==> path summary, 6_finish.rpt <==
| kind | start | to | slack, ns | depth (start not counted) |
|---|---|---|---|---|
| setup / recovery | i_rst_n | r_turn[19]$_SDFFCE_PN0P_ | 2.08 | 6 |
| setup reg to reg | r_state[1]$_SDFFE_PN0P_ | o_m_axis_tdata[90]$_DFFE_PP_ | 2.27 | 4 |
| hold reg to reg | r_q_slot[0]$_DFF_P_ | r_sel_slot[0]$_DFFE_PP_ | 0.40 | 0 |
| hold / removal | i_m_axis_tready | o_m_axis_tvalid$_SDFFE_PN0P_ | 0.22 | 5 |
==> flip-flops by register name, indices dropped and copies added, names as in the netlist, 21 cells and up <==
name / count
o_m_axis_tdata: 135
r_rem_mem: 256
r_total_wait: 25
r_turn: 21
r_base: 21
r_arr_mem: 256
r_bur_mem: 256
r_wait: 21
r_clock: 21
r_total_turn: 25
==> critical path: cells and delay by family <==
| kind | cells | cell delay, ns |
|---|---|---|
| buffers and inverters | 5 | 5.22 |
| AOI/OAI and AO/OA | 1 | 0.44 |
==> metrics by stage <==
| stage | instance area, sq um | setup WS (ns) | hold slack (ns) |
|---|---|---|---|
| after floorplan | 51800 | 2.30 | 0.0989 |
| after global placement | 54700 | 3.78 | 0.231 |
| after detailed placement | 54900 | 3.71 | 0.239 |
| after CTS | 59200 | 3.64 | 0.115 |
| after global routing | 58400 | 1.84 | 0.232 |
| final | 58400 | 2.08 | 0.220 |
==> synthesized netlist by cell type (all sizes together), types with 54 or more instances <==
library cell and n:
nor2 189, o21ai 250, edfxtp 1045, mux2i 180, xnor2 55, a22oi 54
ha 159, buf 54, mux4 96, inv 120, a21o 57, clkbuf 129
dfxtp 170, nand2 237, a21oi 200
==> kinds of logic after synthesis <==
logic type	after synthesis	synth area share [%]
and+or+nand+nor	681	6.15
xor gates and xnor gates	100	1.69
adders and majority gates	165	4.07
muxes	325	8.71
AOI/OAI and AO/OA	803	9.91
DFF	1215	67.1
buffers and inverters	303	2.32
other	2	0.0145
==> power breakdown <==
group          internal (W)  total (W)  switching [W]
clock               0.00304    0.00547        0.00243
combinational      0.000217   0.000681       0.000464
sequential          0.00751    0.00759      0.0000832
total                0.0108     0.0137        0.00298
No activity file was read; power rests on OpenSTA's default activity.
### src/design/dgcd_pkg.sv
// ----------------------------------------------------------------------------
// dgcd_pkg: shared types for the directed graph cycle detector
// Datapath command codes and the status bundle returned to the controller.
// ----------------------------------------------------------------------------
package dgcd_pkg;

  typedef enum logic [3:0] {
    DP_NOP,
    DP_CLR,
    DP_ADD_RD,
    DP_ADD_WR,
    DP_DROP,
    DP_CHK_INIT,
    DP_START_RD,
    DP_START_PUSH,
    DP_NEXT_SRC,
    DP_PUSH_LD,
    DP_POP,
    DP_POP_LD,
    DP_EDGE_RD,
    DP_EDGE_LD,
    DP_EDGE_PUSH,
    DP_RESULT
  } dp_op_t;

  typedef struct packed {
    logic clr_last;
    logic edge_ok;
    logic src_done;
    logic visited_q;
    logic onstk_q;
    logic cur_zero;
    logic depth_one;
    logic dropped;
  } sts_t;

endpackage
--- config.mk ---
export PLATFORM = sky130hd
export DESIGN_NAME = dhsr_reduce
export DESIGN_NICKNAME = d
export VERILOG_FILES = /design/src/rtl/core/dhsr_pkg.sv /design/src/rtl/core/dhsr_reduce.sv
export SDC_FILE = /design/constraint.sdc
export NUM_CORES = 1
export LEC_CHECK = 0
export ABC_AREA = 1
export BUFFER_PORTS_ARGS = -buffer_cell sky130_fd_sc_hd__buf_2
export CORE_UTILIZATION = 55
export DETAILED_ROUTE_END_ITERATION = 8
export PLACE_DENSITY = 0.86
export REMOVE_ABC_BUFFERS = 1
export SLEW_MARGIN = 20
export SYNTH_ARGS = -nofsm -noshare
export SYNTH_HDL_FRONTEND = slang
export SYNTH_SLANG_ARGS = --single-unit
--- constraint.sdc ---
create_clock -name clk -period 2.1 [get_ports clk]
set_clock_uncertainty 0.1 [all_clocks]
set_input_delay 0.315 -clock clk [delete_from_list [all_inputs] [get_ports clk]]
set_output_delay 0.315 -clock clk [all_outputs]
set_load 0.02 [all_outputs]
===== src/rtl/core/ldsg_pkg.sv =====
// Shared types, constants and codes for the light disc stamp grid.
package ldsg_pkg;

    localparam int DEF_GRID_WIDTH  = 128;
    localparam int DEF_GRID_HEIGHT = 128;
    localparam int DEF_HARD_RADIUS = 3;
    localparam int DEF_SOFT_RADIUS = 14;

    localparam int COLOUR_W    = 32;
    localparam int COORD_W     = 12;
    localparam int CELL_IDX_W  = 7;
    localparam int POS_W       = 15;
    localparam int ADDR_MAX_W  = 16;
    localparam int ADDR_CALC_W = 17;
    localparam int QUEUE_DEPTH = 2;
    localparam int PADDR_W     = 5;
    localparam int PDATA_W     = 32;
    localparam int REG_IDX_W   = 3;

    localparam logic [COLOUR_W-1:0] WHITE_COLOUR = 32'hFFFF_FFFF;
    localparam logic [COLOUR_W-1:0] HARD_COLOUR  = 32'hFFC0_D0D0;
    localparam logic [COLOUR_W-1:0] SOFT_COLOUR  = 32'hFF80_9090;

    localparam logic [1:0] CMD_CLEAR = 2'd0;
    localparam logic [1:0] CMD_STAMP = 2'd1;
    localparam logic [1:0] CMD_READ  = 2'd2;

    localparam logic [REG_IDX_W-1:0] REG_AMBIENT_RED   = 3'd0;
    localparam logic [REG_IDX_W-1:0] REG_AMBIENT_GREEN = 3'd1;
    localparam logic [REG_IDX_W-1:0] REG_AMBIENT_BLUE  = 3'd2;
    localparam logic [REG_IDX_W-1:0] REG_AMBIENT_ALPHA = 3'd3;
    localparam logic [REG_IDX_W-1:0] REG_DAYTIME       = 3'd4;
    localparam logic [REG_IDX_W-1:0] REG_CAMERA_X      = 3'd5;
    localparam logic [REG_IDX_W-1:0] REG_CAMERA_Z      = 3'd6;

    typedef enum logic [1:0] {
        OP_FILL,
        OP_STAMP,
        OP_READ
    } op_t;

    typedef enum logic [2:0] {
        BK_IDLE,
        BK_FILL,
        BK_STAMP,
        BK_READ,
        BK_READ_WAIT
    } back_state_t;

    typedef struct packed {
        logic [7:0]         ambient_red;
        logic [7:0]         ambient_green;
        logic [7:0]         ambient_blue;
        logic [7:0]         ambient_alpha;
        logic               daytime;
        logic [COORD_W-1:0] camera_x;
        logic [COORD_W-1:0] camera_z;
    } cfg_t;

    typedef struct packed {
        op_t                     op;
        logic [COLOUR_W-1:0]     colour;
        logic signed [POS_W-1:0] col_base;
        logic signed [POS_W-1:0] row_base;
        logic [ADDR_MAX_W-1:0]   addr;
        logic                    in_grid;
    } entry_t;

    typedef struct packed {
        logic full;
        logic init_busy;
    } front_status_t;

endpackage


===== src/rtl/core/ldsg_front.sv =====
// Front end: accepts input beats, classifies them and builds queue entries.
module ldsg_front
    import ldsg_pkg::*;
#(
    parameter int GRID_WIDTH  = DEF_GRID_WIDTH,
    parameter int GRID_HEIGHT = DEF_GRID_HEIGHT,
    parameter int SOFT_RADIUS = DEF_SOFT_RADIUS
) (
    input  logic                  item_valid,
    output logic                  item_stall,
    input  logic [1:0]            command,
    input  logic [COORD_W-1:0]    light_x,
    input  logic [COORD_W-1:0]    light_z,
    input  logic [CELL_IDX_W-1:0] cell_column,
    input  logic [CELL_IDX_W-1:0] cell_row,
    input  cfg_t                  cfg,
    input  front_status_t         status,
    output logic                  push,
    output entry_t                push_data
);

    logic                    accept;
    logic                    keep;
    logic [COLOUR_W-1:0]     ambient;
    logic [ADDR_CALC_W-1:0]  rd_lin;
    logic                    rd_in_grid;
    logic signed [POS_W-1:0] col_base;
    logic signed [POS_W-1:0] row_base;

    assign item_stall = status.full | status.init_busy;
    assign accept     = item_valid & ~item_stall;
    assign ambient    = {cfg.ambient_alpha, cfg.ambient_blue, cfg.ambient_green,
                         cfg.ambient_red};

    always_comb
    begin
        rd_lin = ADDR_CALC_W'(cell_column) * ADDR_CALC_W'(GRID_HEIGHT)
               + ADDR_CALC_W'(cell_row);
        rd_in_grid = (ADDR_CALC_W'(cell_column) < ADDR_CALC_W'(GRID_WIDTH))
                   && (ADDR_CALC_W'(cell_row) < ADDR_CALC_W'(GRID_HEIGHT));
        col_base = $signed(POS_W'(GRID_WIDTH / 2))
                 + $signed({3'b000, light_x})
                 - $signed({3'b000, cfg.camera_x})
                 - $signed(POS_W'(SOFT_RADIUS));
        row_base = $signed(POS_W'(GRID_HEIGHT / 2))
                 + $signed({3'b000, light_z})
                 - $signed({3'b000, cfg.camera_z})
                 - $signed(POS_W'(SOFT_RADIUS));
    end

    always_comb
    begin
        keep               = 1'b0;
        push_data.op       = OP_FILL;
        push_data.colour   = ambient;
        push_data.col_base = col_base;
        push_data.row_base = row_base;
        push_data.addr     = rd_lin[ADDR_MAX_W-1:0];
        push_data.in_grid  = rd_in_grid;
        case (command)
            CMD_CLEAR:
            begin
                keep         = 1'b1;
                push_data.op = OP_FILL;
            end
            CMD_STAMP:
            begin
                keep         = ~cfg.daytime;
                push_data.op = OP_STAMP;
            end
            CMD_READ:
            begin
                keep         = 1'b1;
                push_data.op = OP_READ;
            end
            default:
            begin
                keep = 1'b0;
            end
        endcase
    end

    assign push = accept & keep;

endmodule


===== config.mk =====
export PLATFORM = sky130hd
export DESIGN_NAME = ldsg_front
export DESIGN_NICKNAME = d
export VERILOG_FILES = /design/src/rtl/core/ldsg_pkg.sv /design/src/rtl/core/ldsg_front.sv
export SDC_FILE = /design/constraint.sdc
export NUM_CORES = 1
export LEC_CHECK = 0
export BUFFER_PORTS_ARGS = -buffer_cell sky130_fd_sc_hd__buf_2
export CORE_MARGIN = 1.5
export CORE_UTILIZATION = 45
export DETAILED_ROUTE_END_ITERATION = 10
export PLACE_DENSITY = 0.94
export SYNTH_ARGS = -nofsm -noshare
export SYNTH_HDL_FRONTEND = slang
export SYNTH_SLANG_ARGS = --single-unit

===== constraint.sdc =====
create_clock -name vclk -period 14.29
set_input_delay 4.287 -clock vclk [all_inputs]
set_output_delay 4.287 -clock vclk [all_outputs]
set_load 0.01 [all_outputs]

==> reports/results.txt <==
Synth Cell Area: 2690 um^2
Critical Path, Cell by Cell: buf_2 > inv_1 > ha_1 > ha_1 > inv_1 > fa_1 > nand2b_1 > a21o_1 > a21oi_1 > o22ai_1 > xor2_1 > nand3_1 > o21ai_0 > buf_2
adder-cell share of the synthesized area: 25.3%
Switch Pwr: 0.115 mW
static leakage: 1.53 nW
share of cells above drive strength 1: 23.9%
largest family of logic cells by synthesized area: adder cells
post-synth top area share: 22.3%
Synth top cells by count: inv_1, buf_4, ha_1, xnor2_1, a21oi_1
# port buffers: 88
antenna violations before repair: 0
total track usage: 18.4%
DRT antenna net count: 0
final core occ: 49.9%
sequential cell count: 0
wirelength, routed: 6190 um
most common cell in the netlist: inv_1
xor/xnor share of the synthesized area: 11.1%
Reg power frac: 0%
Post-CTS Resized: 0
Post-CTS Setup Bufs: 0
routability cong.: 0.878
Syn. warnings: 0
largest net degree at the start of global routing: 15
detailed-route via count: 2650
first-pass GRT wire length: 10100 um
DR pass1 iterations: 5
CP peak stage delay: 0.46 ns
Worst Path Arrival: 7.33 ns
status: complete, no violations
Distinct cells, synth: 53
clkbuf count: 0
Tcrit/Tclk final: 81.3%
area grow syn2layout: 4.75%
area fraction in compound gates after synthesis: 22.5%
Pwr Density: 71.5 nW/um^2
Die Wd: 80.3 um
Rel. slew slack: 44.9%
CORE AREA: 5640 um^2
CP max-delay cell: xor2_1
IO Pins: 183
setup TNS: 0 ns
Synth area leader: ha_1
Initial Util: 47.6%
peak supply drop: 0.0527 mV
wire length per cell: 13.1 um
final slew viol count: 0
switching share of power: 57.0%
DRC errors left: 0
final net count: 556
Post-Synth Simple-Gate Area: 17.6%
nature of the critical path startpoint: input pin
measured slew at the worst slew-check pin: 0.824 ns
die height: 80.3 um
DRT iter0 DRCs: 157
combinational fraction of design power: 100.0%
register area share after synthesis: 0%
Clk pwr share: 0%
WS Path Type: input pin to primary output
internal power: 0.0865 mW
Vias/cell: 5.59
Synth Instances: 371
RSZ-0062 raised after global routing: no
main area contributors after synthesis: ha_1, buf_4, xnor2_1
global route overflow: 0
HP Class: input pin to primary output
post-place setup slack: 2.77 ns
Final Hold Vio Count: 0
Finish-stage setup viols: 0
vias in the first global route: 2431
diodes inserted: 0
CTS Hold Buffers Added: 0
DP Wirelength: 5230 um
final worst setup slack: 2.67 ns
Die ar.: 6440 um^2
crit end category: primary output
Max-Cap Viols: 0
Req. time, crit path: 10.00 ns
fin crit period: 11.62 ns
multiplexer share of the synthesized area: 0.745%
fmax: 0.0861 GHz
critical path peak fanout: 7
Synth Area per Inst: 7.24 um^2
Storage cell area: 0 um^2
row count: 27
[metal layers]
layer	global-route usage, %	wire [um]	vias up
met3	1.59	397	16
met1	21.6	2540	1204
met5	0	0	-
li1	-	-	1303
met4	2.93	83	0
met2	36.2	3170	127
[worst max-delay path: cells and delay by family]
kind / cells / cell delay, ns
AO/OA/AOI/OAI: 4 / 0.98
adder cells (fa/ha/maj): 3 / 0.86
XOR/XNOR: 1 / 0.46
AND/OR/NAND/NOR: 2 / 0.40
buffers and inverters: 4 / 0.33
[per-stage QoR]
| step | power [mW] | std cells | hold WS [ns] | area [um^2] |
|---|---|---|---|---|
| floorplan | 0.154 | 372 | 8.62 | 2690 |
| CTS | 0.200 | 474 | 8.57 | 2820 |
| finish | 0.201 | 474 | 8.57 | 2820 |
| detailed placement | 0.198 | 474 | 8.57 | 2820 |
| global placement | 0.191 | 474 | 8.57 | 2820 |
| global route | 0.221 | 474 | 8.57 | 2820 |
[power by group through the flow]
stage          logic, mW  registers (mW)  clock network [mW]
3_3_place_gp       0.191               0                   0
5_1_grt            0.221               0                   0
2_1_floorplan      0.154               0                   0
6_report           0.201               0                   0
4_1_cts            0.200               0                   0
3_5_place_dp       0.198               0                   0
[final cells by class]
cell class / count / area, um^2
multi-input combinational: 261 / 2090
tap: 72 / 90.1
fill: 520 / 2830
inverter: 53 / 199
timing repair buffer: 88 / 440
[placed cells by master, fill, tap and decap left out, types with 2 or more instances in the layout]
cell,netlist,routed
nor4_1,2,2
a211o_1,2,2
o21a_1,7,7
o21ai_0,14,14
and3_1,6,6
nor3_1,9,9
nor3b_1,2,2
nand3_1,10,10
nand2_1,10,10
conb_1,2,3
mux2i_1,2,2
a2111oi_0,2,2
o2111ai_1,3,3
xnor2_1,23,23
a31oi_1,2,2
nor2b_1,5,5
a21oi_1,19,19
nand2b_1,5,5
a21o_1,12,12
buf_2,1,88
nand4_1,5,5
ha_1,48,48
inv_1,53,53
o211ai_1,2,2
a211oi_1,6,6
o22ai_1,2,2
xor2_1,11,11
nor2_1,17,17
o31ai_1,2,2
or3_1,4,4
fa_1,4,4
and2_1,3,3
[logic make-up (layout without fill, tap and decap cells)]
| group | count (synthesis) | in the layout |
|---|---|---|
| AOI/OAI and AO/OA | 86 | 86 |
| xor gates and xnor gates | 34 | 34 |
| adders and majority gates | 52 | 52 |
| buffers and inverters | 111 | 141 |
| muxes | 2 | 2 |
| other | 2 | 3 |
| and+or+nand+nor | 84 | 84 |
[worst paths after layout]
path	startpoint	endpoint	cells past startpoint
max	cfg[1]	push_data[31]	14
min	cell_column[6]	push_data[14]	0
No activity file was read; power rests on OpenSTA's default activity.
--- config.mk ---
export PLATFORM = sky130hd
export DESIGN_NAME = ldsg_queue
export DESIGN_NICKNAME = d
export VERILOG_FILES = /design/src/rtl/core/ldsg_pkg.sv /design/src/rtl/core/ldsg_queue.sv
export SDC_FILE = /design/constraint.sdc
export NUM_CORES = 1
export LEC_CHECK = 0
export BUFFER_PORTS_ARGS = -buffer_cell sky130_fd_sc_hd__buf_4
export CORE_UTILIZATION = 33
export CTS_CLUSTER_DIAMETER = 50
export DETAILED_ROUTE_END_ITERATION = 8
export GPL_TIMING_DRIVEN = 1
export HOLD_SLACK_MARGIN = 0.03
export PLACE_DENSITY_LB_ADDON = 0.3
export SLEW_MARGIN = 25
export SYNTH_ARGS = -nofsm -noshare
export SYNTH_HDL_FRONTEND = slang
export SYNTH_SLANG_ARGS = --single-unit
--- constraint.sdc ---
create_clock -name clk -period 8.4 [get_ports clk]
set_clock_uncertainty 0.2 [all_clocks]
set_input_delay 1.26 -clock clk [delete_from_list [all_inputs] [get_ports clk]]
set_output_delay 1.26 -clock clk [all_outputs]
set_load 0.005 [all_outputs]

- [Directions] An exact, complete copy of the lines above from the one with "r_bur_mem: 256" through the one with "2.08 | 0.220 |" is the whole answer.

- [Expected answer]
r_bur_mem: 256
r_wait: 21
r_clock: 21
r_total_turn: 25
==> critical path: cells and delay by family <==
| kind | cells | cell delay, ns |
|---|---|---|
| buffers and inverters | 5 | 5.22 |
| AOI/OAI and AO/OA | 1 | 0.44 |
==> metrics by stage <==
| stage | instance area, sq um | setup WS (ns) | hold slack (ns) |
|---|---|---|---|
| after floorplan | 51800 | 2.30 | 0.0989 |
| after global placement | 54700 | 3.78 | 0.231 |
| after detailed placement | 54900 | 3.71 | 0.239 |
| after CTS | 59200 | 3.64 | 0.115 |
| after global routing | 58400 | 1.84 | 0.232 |
| final | 58400 | 2.08 | 0.220 |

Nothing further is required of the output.